WHAT IS EXPECTED =>
Among the entries below, one line contains "export NUM_CORES = 2" and another contains "create_clock -name sys_clk_i". Transcribe those two lines and every line between them, exactly.

(Collected data)
--- src/hw/vcr_pkg.sv ---
// Constants shared by both ends of the voltage code link
// Behaviour
// [RQ1] Codes are 4, 6 or 8 bits wide
// [RQ2] 4/6-bit: three data lines plus select
// [RQ3] Setpoint is code times slope plus lower limit
// [RQ4] Configuration gives initial code, ramp top, lockout
// [RQ5] Lockout starts at top of each soft-start ramp
// [RQ6] Positive lockout delays codes by N milliseconds
// [RQ7] Zero enables at top; negative always live
// [RQ8] 4-bit: a,b,c bits 0-2, select bit 3
// [RQ9] 4-bit lines are levels polled every 400 us
// [RQ10] 4-bit change accepted after 500 us stable
// [RQ11] Setpoint slews at configured rate, never steps; setpoint jumps straight to goal when the rate is zero
// [RQ12] 6-bit: select low bits 2:0, high 5:3
// [RQ13] 6-bit select fall captures bits 2:0
// [RQ14] 6-bit select rise captures 5:3, computes setpoint
// [RQ15] Host holds lines 70 us after select change
// [RQ16] Host holds 125 us for sustained transfers
// [RQ17] Host sends only codes that changed
// [RQ18] 8-bit: lines ignored, code written by command
// [RQ19] Code lines pass a synchroniser first
// [RQ20] Each rail has its own independent receiver
package vcr_pkg;

	// ****************************************************************
	// Timing
	// ****************************************************************
	localparam int CLK_MHZ     = 100;
	localparam int US_CYC      = CLK_MHZ;
	localparam int MS_CYC      = 1000 * CLK_MHZ;
	localparam int POLL_US     = 400;
	localparam int POLL_CYC    = POLL_US * CLK_MHZ;
	localparam int STABLE_US   = 500;
	localparam int STABLE_CYC  = STABLE_US * CLK_MHZ;
	localparam int COMPUTE_US  = 35;
	localparam int COMPUTE_CYC = COMPUTE_US * CLK_MHZ;
	localparam int MIN_HOLD_US = 70;
	localparam int HOLD_US     = 125;
	localparam int HOLD_CYC    = HOLD_US * CLK_MHZ;

	// ****************************************************************
	// Code width field encodings
	// ****************************************************************
	localparam logic [1:0] FMT_4 = 2'h0;
	localparam logic [1:0] FMT_6 = 2'h1;
	localparam logic [1:0] FMT_8 = 2'h2;

	// ****************************************************************
	// Host register map and reset values
	// ****************************************************************
	localparam logic [3:0] HOST_MODE_OFS   = 4'h0;
	localparam logic [3:0] HOST_CODE0_OFS  = 4'h4;
	localparam logic [3:0] HOST_STATUS_OFS = 4'hC;
	localparam logic       HOST_SEL_RST    = 1'b1;
	localparam logic [7:0] CODE_RST        = 8'h00;

	// ****************************************************************
	// State types
	// ****************************************************************
	typedef enum logic [1:0] {
		VCR_OFF  = 2'b00,
		VCR_RAMP = 2'b01,
		VCR_LOCK = 2'b11,
		VCR_RUN  = 2'b10
	} vcr_rail_e;

	typedef enum logic [1:0] {
		VCR_IDLE = 2'b00,
		VCR_LO   = 2'b01,
		VCR_HI   = 2'b11
	} vcr_send_e;

endpackage : vcr_pkg

--- src/hw/vcr_if.sv ---
// Four code lines per rail between host and receiver
`timescale 1ns/1ps
interface vcr_if #(
	parameter int RAILS = 2
);
	logic [RAILS-1:0] code_line_a;
	logic [RAILS-1:0] code_line_b;
	logic [RAILS-1:0] code_line_c;
	logic [RAILS-1:0] code_select_line;

	modport host_mp (
		output code_line_a,
		output code_line_b,
		output code_line_c,
		output code_select_line
	);

	modport dev_mp (
		input  code_line_a,
		input  code_line_b,
		input  code_line_c,
		input  code_select_line
	);
endinterface : vcr_if

--- src/hw/vcr_device.sv ---
// Voltage code receiver: per-rail capture, lockout, setpoint and slew
`timescale 1ns/1ps
module vcr_device #(
	parameter int RAILS      = 2,
	parameter int VW         = 16,
	parameter int MS_CYC     = vcr_pkg::MS_CYC,
	parameter int POLL_CYC   = vcr_pkg::POLL_CYC,
	parameter int STABLE_CYC = vcr_pkg::STABLE_CYC
) (
	input  wire logic                       sys_clk_i,
	input  wire logic                       resetn_i,
	vcr_if.dev_mp                           link,
	input  wire logic [1:0]                 code_width_field_i,
	input  wire logic [VW-1:0]              code_upper_limit_i,
	input  wire logic [VW-1:0]              code_lower_limit_i,
	input  wire logic [7:0]                 init_code_i,
	input  wire logic [VW-1:0]              softstart_v_i,
	input  wire logic signed [15:0]         lockout_ms_i,
	input  wire logic [VW-1:0]              output_slew_rate_i,
	input  wire logic [RAILS-1:0]           rail_en_i,
	input  wire logic [RAILS-1:0]           rail_code_write_i,
	input  wire logic [7:0]                 rail_code_data_i,
	output logic      [RAILS-1:0][VW-1:0]   setpoint_o,
	output logic      [RAILS-1:0][7:0]      code_o,
	output logic      [RAILS-1:0]           codes_live_o
);
	localparam int MSW = $clog2(MS_CYC + 1);
	localparam int PLW = $clog2(POLL_CYC + 1);
	localparam int STW = $clog2(STABLE_CYC + 1);
	localparam int CPW = $clog2(vcr_pkg::COMPUTE_CYC + 1);
	localparam int USW = $clog2(vcr_pkg::US_CYC + 1);

	// ****************************************************************
	// Setpoint from code
	// ****************************************************************
	function automatic logic [VW-1:0] vcr_ref(input logic [7:0] code);
		logic [VW+7:0] prod;
		logic [VW+7:0] quo;
		prod = code * (code_upper_limit_i - code_lower_limit_i);
		case (code_width_field_i)
			vcr_pkg::FMT_4: quo = prod / (VW+8)'(15);
			vcr_pkg::FMT_6: quo = prod / (VW+8)'(63);
			default:        quo = prod / (VW+8)'(255);
		endcase
		return VW'(quo) + code_lower_limit_i; // RQ3
	endfunction : vcr_ref

	// ****************************************************************
	// One receiver per rail
	// ****************************************************************
	for (genvar g = 0; g < RAILS; g++) begin : g_rail // RQ20
		logic [3:0]         ln;
		logic [3:0]         ln_d_r;
		vcr_pkg::vcr_rail_e state_r;
		logic [MSW-1:0]     ms_pre_r;
		logic [14:0]        ms_cnt_r;
		logic [PLW-1:0]     poll_r;
		logic [STW-1:0]     stab_r;
		logic [CPW-1:0]     comp_r;
		logic               comp_busy_r;
		logic [USW-1:0]     us_r;
		logic [7:0]         code_r;
		logic [2:0]         lo_r;
		logic               lo_ok_r;
		logic [VW-1:0]      tgt_r;
		logic [VW-1:0]      sp_r;
		logic [VW-1:0]      goal;
		logic               live;
		logic               fall;
		logic               rise;
		logic               poll_tick;
		logic               stable;
		logic               us_tick;
		logic               en;

		// Reset to the idle line levels so no false select edge follows reset
		vcr_sync #(.W(4), .RST({vcr_pkg::HOST_SEL_RST, 3'b000})) u_sync (
			.sys_clk_i (sys_clk_i),
			.resetn_i  (resetn_i),
			.d_i       ({link.code_select_line[g], link.code_line_c[g],
			             link.code_line_b[g], link.code_line_a[g]}), // RQ19
			.q_o       (ln)
		);

		assign en        = rail_en_i[g];
		assign live      = (state_r == vcr_pkg::VCR_RUN) || lockout_ms_i[15]; // RQ7
		assign fall      = ln_d_r[3] && !ln[3]; // RQ13
		assign rise      = !ln_d_r[3] && ln[3]; // RQ14
		assign poll_tick = (poll_r == PLW'(POLL_CYC - 1));
		assign stable    = (stab_r == STW'(STABLE_CYC));
		assign us_tick   = (us_r == USW'(vcr_pkg::US_CYC - 1));
		assign goal      = (state_r == vcr_pkg::VCR_RUN) ? tgt_r : softstart_v_i;

		// ************************************************************
		// Power state and lockout
		// ************************************************************
		always_ff @(posedge sys_clk_i or negedge resetn_i) begin
			if (!resetn_i) begin
				state_r <= vcr_pkg::VCR_OFF;
			end else if (!en) begin
				state_r <= vcr_pkg::VCR_OFF;
			end else begin
				case (state_r)
					vcr_pkg::VCR_OFF: state_r <= vcr_pkg::VCR_RAMP; // RQ5
					vcr_pkg::VCR_RAMP: begin
						if (sp_r == softstart_v_i) begin
							state_r <= (lockout_ms_i > 16'sd0) ? vcr_pkg::VCR_LOCK
							                                  : vcr_pkg::VCR_RUN; // RQ7
						end
					end
					vcr_pkg::VCR_LOCK: begin
						if (ms_cnt_r == lockout_ms_i[14:0]) begin
							state_r <= vcr_pkg::VCR_RUN; // RQ6
						end
					end
					vcr_pkg::VCR_RUN: state_r <= vcr_pkg::VCR_RUN;
					default: state_r <= vcr_pkg::VCR_OFF;
				endcase
			end
		end

		// Millisecond count from the top of the ramp
		always_ff @(posedge sys_clk_i or negedge resetn_i) begin
			if (!resetn_i) begin
				ms_pre_r <= '0;
				ms_cnt_r <= '0;
			end else if (state_r != vcr_pkg::VCR_LOCK) begin
				ms_pre_r <= '0;
				ms_cnt_r <= '0;
			end else if (ms_pre_r == MSW'(MS_CYC - 1)) begin
				ms_pre_r <= '0;
				ms_cnt_r <= ms_cnt_r + 15'h0001; // RQ6
			end else begin
				ms_pre_r <= ms_pre_r + MSW'(1);
			end
		end

		// ************************************************************
		// Line sampling
		// ************************************************************
		always_ff @(posedge sys_clk_i or negedge resetn_i) begin
			if (!resetn_i) begin
				ln_d_r <= {vcr_pkg::HOST_SEL_RST, 3'b000};
				stab_r <= '0;
				poll_r <= '0;
			end else begin
				ln_d_r <= ln;
				poll_r <= poll_tick ? '0 : poll_r + PLW'(1); // RQ9
				if (ln != ln_d_r) begin
					stab_r <= '0; // RQ10
				end else if (!stable) begin
					stab_r <= stab_r + STW'(1);
				end
			end
		end

		// ************************************************************
		// Code capture
		// ************************************************************
		always_ff @(posedge sys_clk_i or negedge resetn_i) begin
			if (!resetn_i) begin
				code_r      <= vcr_pkg::CODE_RST;
				lo_r        <= '0;
				lo_ok_r     <= 1'b0;
				comp_busy_r <= 1'b0;
			end else begin
				comp_busy_r <= comp_busy_r && (comp_r != CPW'(vcr_pkg::COMPUTE_CYC - 1));
				if (state_r == vcr_pkg::VCR_OFF && !lockout_ms_i[15]) begin
					code_r  <= init_code_i; // RQ4
					lo_ok_r <= 1'b0;
				end else if (live) begin
					case (code_width_field_i) // RQ1
						vcr_pkg::FMT_4: begin
							if (poll_tick && stable && ln != code_r[3:0]) begin
								code_r      <= {4'h0, ln}; // RQ8
								comp_busy_r <= 1'b1;
							end
						end
						vcr_pkg::FMT_6: begin
							if (fall) begin
								lo_r    <= ln[2:0]; // RQ12
								lo_ok_r <= 1'b1;
							end else if (rise && lo_ok_r) begin
								code_r      <= {2'b00, ln[2:0], lo_r}; // RQ14
								comp_busy_r <= 1'b1;
								lo_ok_r     <= 1'b0;
							end
						end
						default: begin
							if (rail_code_write_i[g]) begin
								code_r      <= rail_code_data_i; // RQ18
								comp_busy_r <= 1'b1;
							end
						end
					endcase
				end
			end
		end

		// Computation delay before the new target is applied
		always_ff @(posedge sys_clk_i or negedge resetn_i) begin
			if (!resetn_i) begin
				comp_r <= '0;
				tgt_r  <= '0;
			end else if (state_r == vcr_pkg::VCR_OFF) begin
				comp_r <= '0;
				tgt_r  <= softstart_v_i;
			end else if (comp_busy_r) begin
				comp_r <= comp_r + CPW'(1);
				if (comp_r == CPW'(vcr_pkg::COMPUTE_CYC - 1)) begin
					tgt_r <= vcr_ref(code_r); // RQ3
				end
			end else begin
				comp_r <= '0;
			end
		end

		// ************************************************************
		// Slew toward the goal, one step per microsecond
		// ************************************************************
		always_ff @(posedge sys_clk_i or negedge resetn_i) begin
			if (!resetn_i) begin
				us_r <= '0;
				sp_r <= '0;
			end else if (state_r == vcr_pkg::VCR_OFF) begin
				us_r <= '0;
				sp_r <= '0;
			end else begin
				us_r <= us_tick ? '0 : us_r + USW'(1);
				if (us_tick) begin
					if (output_slew_rate_i == '0) begin
						sp_r <= goal;
					end else if (sp_r < goal) begin
						sp_r <= (goal - sp_r <= output_slew_rate_i) ? goal
						        : sp_r + output_slew_rate_i; // RQ11
					end else if (sp_r > goal) begin
						sp_r <= (sp_r - goal <= output_slew_rate_i) ? goal
						        : sp_r - output_slew_rate_i; // RQ11
					end
				end
			end
		end

		assign setpoint_o[g]   = sp_r;
		assign code_o[g]       = code_r;
		assign codes_live_o[g] = live;
	end
endmodule : vcr_device

--- src/hw/vcr_sync.sv ---
// Two-flop synchroniser for asynchronous lines
`timescale 1ns/1ps
module vcr_sync #(
	parameter int           W   = 4,
	parameter logic [W-1:0] RST = '0
) (
	input  wire logic         sys_clk_i,
	input  wire logic         resetn_i,
	input  wire logic [W-1:0] d_i,
	output logic      [W-1:0] q_o
);
	logic [W-1:0] meta_r;

	always_ff @(posedge sys_clk_i or negedge resetn_i) begin
		if (!resetn_i) begin
			meta_r <= RST;
			q_o    <= RST;
		end else begin
			meta_r <= d_i;
			q_o    <= meta_r;
		end
	end
endmodule : vcr_sync
--- src/flat_wrapper.sv ---
// flat-port wrapper written by rule: the top's interface ports become plain ports
module vcr_device_flat 
#(
	parameter int RAILS      = 2,
	parameter int VW         = 16,
	parameter int MS_CYC     = vcr_pkg::MS_CYC,
	parameter int POLL_CYC   = vcr_pkg::POLL_CYC,
	parameter int STABLE_CYC = vcr_pkg::STABLE_CYC
)
  (sys_clk_i, resetn_i, code_width_field_i, code_upper_limit_i, code_lower_limit_i, init_code_i, softstart_v_i, lockout_ms_i, output_slew_rate_i, rail_en_i, rail_code_write_i, rail_code_data_i, setpoint_o, code_o, codes_live_o, link_code_line_a, link_code_line_b, link_code_line_c, link_code_select_line);
  vcr_if #(.RAILS(RAILS)) link_i ();
  input  wire logic sys_clk_i;
  input  wire logic resetn_i;
  input  wire logic [1:0] code_width_field_i;
  input  wire logic [VW-1:0] code_upper_limit_i;
  input  wire logic [VW-1:0] code_lower_limit_i;
  input  wire logic [7:0] init_code_i;
  input  wire logic [VW-1:0] softstart_v_i;
  input  wire logic signed [15:0] lockout_ms_i;
  input  wire logic [VW-1:0] output_slew_rate_i;
  input  wire logic [RAILS-1:0] rail_en_i;
  input  wire logic [RAILS-1:0] rail_code_write_i;
  input  wire logic [7:0] rail_code_data_i;
  output logic      [RAILS-1:0][VW-1:0] setpoint_o;
  output logic      [RAILS-1:0][7:0] code_o;
  output logic      [RAILS-1:0] codes_live_o;
  input wire logic [$bits(link_i.code_line_a)-1:0] link_code_line_a;
  input wire logic [$bits(link_i.code_line_b)-1:0] link_code_line_b;
  input wire logic [$bits(link_i.code_line_c)-1:0] link_code_line_c;
  input wire logic [$bits(link_i.code_select_line)-1:0] link_code_select_line;
  assign link_i.code_line_a = link_code_line_a;
  assign link_i.code_line_b = link_code_line_b;
  assign link_i.code_line_c = link_code_line_c;
  assign link_i.code_select_line = link_code_select_line;
  vcr_device #(.RAILS(RAILS), .VW(VW), .MS_CYC(MS_CYC), .POLL_CYC(POLL_CYC), .STABLE_CYC(STABLE_CYC)) u_core (.sys_clk_i(sys_clk_i), .resetn_i(resetn_i), .link(link_i), .code_width_field_i(code_width_field_i), .code_upper_limit_i(code_upper_limit_i), .code_lower_limit_i(code_lower_limit_i), .init_code_i(init_code_i), .softstart_v_i(softstart_v_i), .lockout_ms_i(lockout_ms_i), .output_slew_rate_i(output_slew_rate_i), .rail_en_i(rail_en_i), .rail_code_write_i(rail_code_write_i), .rail_code_data_i(rail_code_data_i), .setpoint_o(setpoint_o), .code_o(code_o), .codes_live_o(codes_live_o));
endmodule
--- config.mk ---
export PLATFORM = sky130hd
export DESIGN_NAME = vcr_device_flat
export DESIGN_NICKNAME = d
export VERILOG_FILES = /design/src/hw/vcr_pkg.sv /design/src/hw/vcr_if.sv /design/src/hw/vcr_device.sv /design/src/hw/vcr_sync.sv /design/src/flat_wrapper.sv
export SDC_FILE = /design/constraint.sdc
export NUM_CORES = 2
export LEC_CHECK = 0
export ABC_AREA = 1
export BUFFER_PORTS_ARGS = -buffer_cell sky130_fd_sc_hd__buf_4
export CAP_MARGIN = 10
export CORE_MARGIN = 5
export CORE_UTILIZATION = 50
export DETAILED_ROUTE_END_ITERATION = 8
export GPL_TIMING_DRIVEN = 0
export PLACE_DENSITY_LB_ADDON = 0.25
export SYNTH_ARGS = -nofsm -noshare
export SYNTH_HDL_FRONTEND = slang
export SYNTH_SLANG_ARGS = --single-unit
--- constraint.sdc ---
create_clock -name sys_clk_i -period 59.5 [get_ports sys_clk_i]
set_input_delay 8.925 -clock sys_clk_i [delete_from_list [all_inputs] [get_ports sys_clk_i]]
set_output_delay 8.925 -clock sys_clk_i [all_outputs]
set_load 0.005 [all_outputs]
==> results.cfg <==
[logic_synthesis]
synth_area_per_cell_um2 = 6.34
syn-instance-count = 9191
yosysSeqAreaShare = 0.122
syn-cell-area_um2 = 58200
synth.distinct_cells = 87
synth_warnings = 0
ys.flop_type = dfrtp_1
synthesis.nets = 9991
async_reset_ff_frac = 1.00
synth-seq-cells = 284
synth-edff-count = 0

[detailed_routing]
wl_per_cell_um = 17.1
drt_iter0_markers = 4538
viasPerCell = 5.47
first_pass_iters = 6
dr_total_vias = 59900
drc_errors = 0
drt-total-wl_um = 187000
drtAntennaViolNets = 0

[placement]
gp_congestion = 0.990
port_buffers = 161
hpwl_um = 159000

[timing]
timing.final.crit_share = 0.904
fin_setup_tns_ps = 0
fin_crit_ps = 53770
finalHoldViolCount = 0
worst_pin_slew_ps = 1130
relSlewSlack = 0.239
skew_ps = 24.0
maxSlewViolCount = 0
timing.fmax_mhz = 18.6
finalSetupViolCount = 0
rsz0062_at_grt = no

[setup_path]
cp-start-kind = primary input
cp_slowest_stage_delay_ps = 570
worstPathRequired_ps = 60010
path_class = primary input to flop
crit_buf_inv = 56
critPathMaxFanout = 11
endpoint_kind = flop
cp_top_family = simple AND/OR/NAND/NOR gates
rrSetupSlack_ps = 15700
worstPathArrival_ps = 54280
cpMostUsedCell = inv_1
worst_path_max_delay_cell = a211oi_1

[global_routing]
grt_max_degree = 116
grt_pass1_wl_um = 299000
overflow = 0
antenna_found_initial = 8
grt_use_total = 0.296
grt_pass1_vias = 57200

[floorplan]
num_rows = 125
initial_core_util = 0.503
ios = 162
fp.dieW_um = 351
die-area_um2 = 123000
fp.dieH_um = 351
core_area_um2 = 116000

[clock_network]
cts_max_level = 1
cts_setup_buffers = 0
cts_hold_buf = 0
cts_tree = built
numClockSinks = 284
clk_pin_slew_ps = 60
cts_made_buffers = 30
root_buffer = clkbuf_16
clockBufferDepth = 3
clk-insertion-delay-late_ps = 600
cts_resized = 0

[final_layout]
drive_gt1_frac = 0.105
area_growth_pct = 7.58
fin_nets = 10200

[outcome]
status = finished clean

[hold_path]
hold_path_class = flop to flop

[job]
cap_violations = 0
## worst paths after layout
path / start / end / cells past startpoint
worst max register to register: u_core.g_rail[0].code_r[0] / u_core.g_rail[0].tgt_r[15] / 242
min in group asynchronous: resetn_i / u_core.g_rail[0].poll_r[8] / 1
worst min register to register: u_core.g_rail[0].u_sync.meta_r[1] / u_core.g_rail[0].u_sync.q_o[1] / 0
worst min-delay path: u_core.g_rail[0].u_sync.meta_r[1] / u_core.g_rail[0].u_sync.q_o[1] / 0
max in group asynchronous: resetn_i / u_core.g_rail[0].tgt_r[1] / 3
worst max-delay path: code_upper_limit_i[0] / u_core.g_rail[0].tgt_r[15] / 262
## synthesized netlist by cell type, drive strengths merged, types with 33 or more instances
master / instances / area share
o21bai: 42 / 0.0057
buf: 36 / 0.0074
a21oi: 519 / 0.046
nand3b: 34 / 0.0046
nor2: 1184 / 0.092
fa: 221 / 0.076
nand3: 742 / 0.079
dfrtp: 278 / 0.12
nor4: 39 / 0.0042
nand4: 211 / 0.024
clkbuf: 107 / 0.0072
o21ai: 472 / 0.041
xnor2: 127 / 0.019
nand2: 2368 / 0.17
nor3: 158 / 0.014
o221ai: 41 / 0.0062
o22ai: 33 / 0.0035
inv: 1585 / 0.10
ha: 467 / 0.10
xor2: 253 / 0.039
or2: 33 / 0.0036
## cell families (layout without fill, tap and decap cells)
logic type / Yosys count / count (layout) / synth area share
adders and majority gates: 688 / 688 / 0.176
buffers and inverters: 1746 / 1972 / 0.119
muxes: 1 / 1 / 0.000172
DFF: 284 / 284 / 0.122
and+or+nand+nor: 4815 / 4815 / 0.399
other: 0 / 9 / 0
AOI/OAI and AO/OA: 1277 / 1277 / 0.126
xor gates and xnor gates: 380 / 380 / 0.0580
## placed cells by master (no fill, tap or decap), types with 166 or more instances in the layout
cell type	count
a21oi_1	507
buf_4	166
dfrtp_1	278
fa_1	221
ha_1	467
inv_1	1553
nand2_1	2081
nand2_2	213
nand3_1	608
nand4_1	200
nor2_1	1005
o21ai_0	442
xor2_1	250
## stage by stage
step | utilization | setup WS, ps | hold slack, ps | instance area [µm²] | std cells
floorplan | - | 13990 | 331 | 58200 | 9191
global placement | 0.529 | 5610 | 340 | 61400 | 10900
detailed placement | 0.531 | 5710 | 340 | 61600 | 10900
CTS | 0.540 | 6200 | 353 | 62600 | 10900
global route | 0.541 | 1900 | 356 | 62700 | 10900
finish | 0.541 | 5730 | 346 | 62700 | 11000
## registers in the layout, indices dropped and copies added (netlist names)
| name | count |
|---|---|
| u_core.g_rail.u_sync.q_o | 8 |
| u_core.g_rail.ln_d_r | 8 |
| u_core.g_rail.lo_r | 6 |
| u_core.g_rail.comp_r | 24 |
| u_core.g_rail.us_r | 14 |
| u_core.g_rail.sp_r | 32 |
| u_core.g_rail.state_r | 4 |
| u_core.g_rail.tgt_r | 32 |
| u_core.g_rail.lo_ok_r | 2 |
| u_core.g_rail.stab_r | 32 |
| u_core.g_rail.ms_pre_r | 34 |
| u_core.g_rail.u_sync.meta_r | 8 |
| u_core.g_rail.comp_busy_r | 2 |
| u_core.g_rail.code_r | 16 |
| u_core.g_rail.ms_cnt_r | 30 |
| u_core.g_rail.poll_r | 32 |
## worst reg2reg max path, delay by kind of cell (launching register included)
kind / cells / cell delay (ps)
compound gates: 42 / 9560
fa+ha+maj: 25 / 8400
xor+xnor: 7 / 1590
buf+inv: 55 / 7530
simple gates: 113 / 16360
flops: 1 / 340
## layer usage
metal,vias up,track usage,wire [µm]
li1,30000,-,-
met4,2,0.0965,6700
met2,1759,0.503,86200
met5,-,0,10
met1,27800,0.395,82900
met3,333,0.0308,11700
## layout make-up
| type | count | area [µm²] |
|---|---|---|
| Sequential cell | 284 | 7110 |
| Clock buffer | 43 | 870 |
| Tap cell | 1524 | 1910 |
| Timing Repair Buffer | 170 | 1410 |
| Antenna cell | 9 | 22.5 |
| Clock inverter | 13 | 198 |
| Buffer | 143 | 851 |
| Inverter | 1603 | 6080 |
| Fill cell | 11700 | 53200 |
| Multi-Input combinational cell | 7161 | 44200 |
Power is not shown: default switching activity piles up to over one toggle a cycle in this logic, so the estimate is an artifact.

OUTPUT FOR THIS EXERCISE =>
export NUM_CORES = 2
export LEC_CHECK = 0
export ABC_AREA = 1
export BUFFER_PORTS_ARGS = -buffer_cell sky130_fd_sc_hd__buf_4
export CAP_MARGIN = 10
export CORE_MARGIN = 5
export CORE_UTILIZATION = 50
export DETAILED_ROUTE_END_ITERATION = 8
export GPL_TIMING_DRIVEN = 0
export PLACE_DENSITY_LB_ADDON = 0.25
export SYNTH_ARGS = -nofsm -noshare
export SYNTH_HDL_FRONTEND = slang
export SYNTH_SLANG_ARGS = --single-unit
--- constraint.sdc ---
create_clock -name sys_clk_i -period 59.5 [get_ports sys_clk_i]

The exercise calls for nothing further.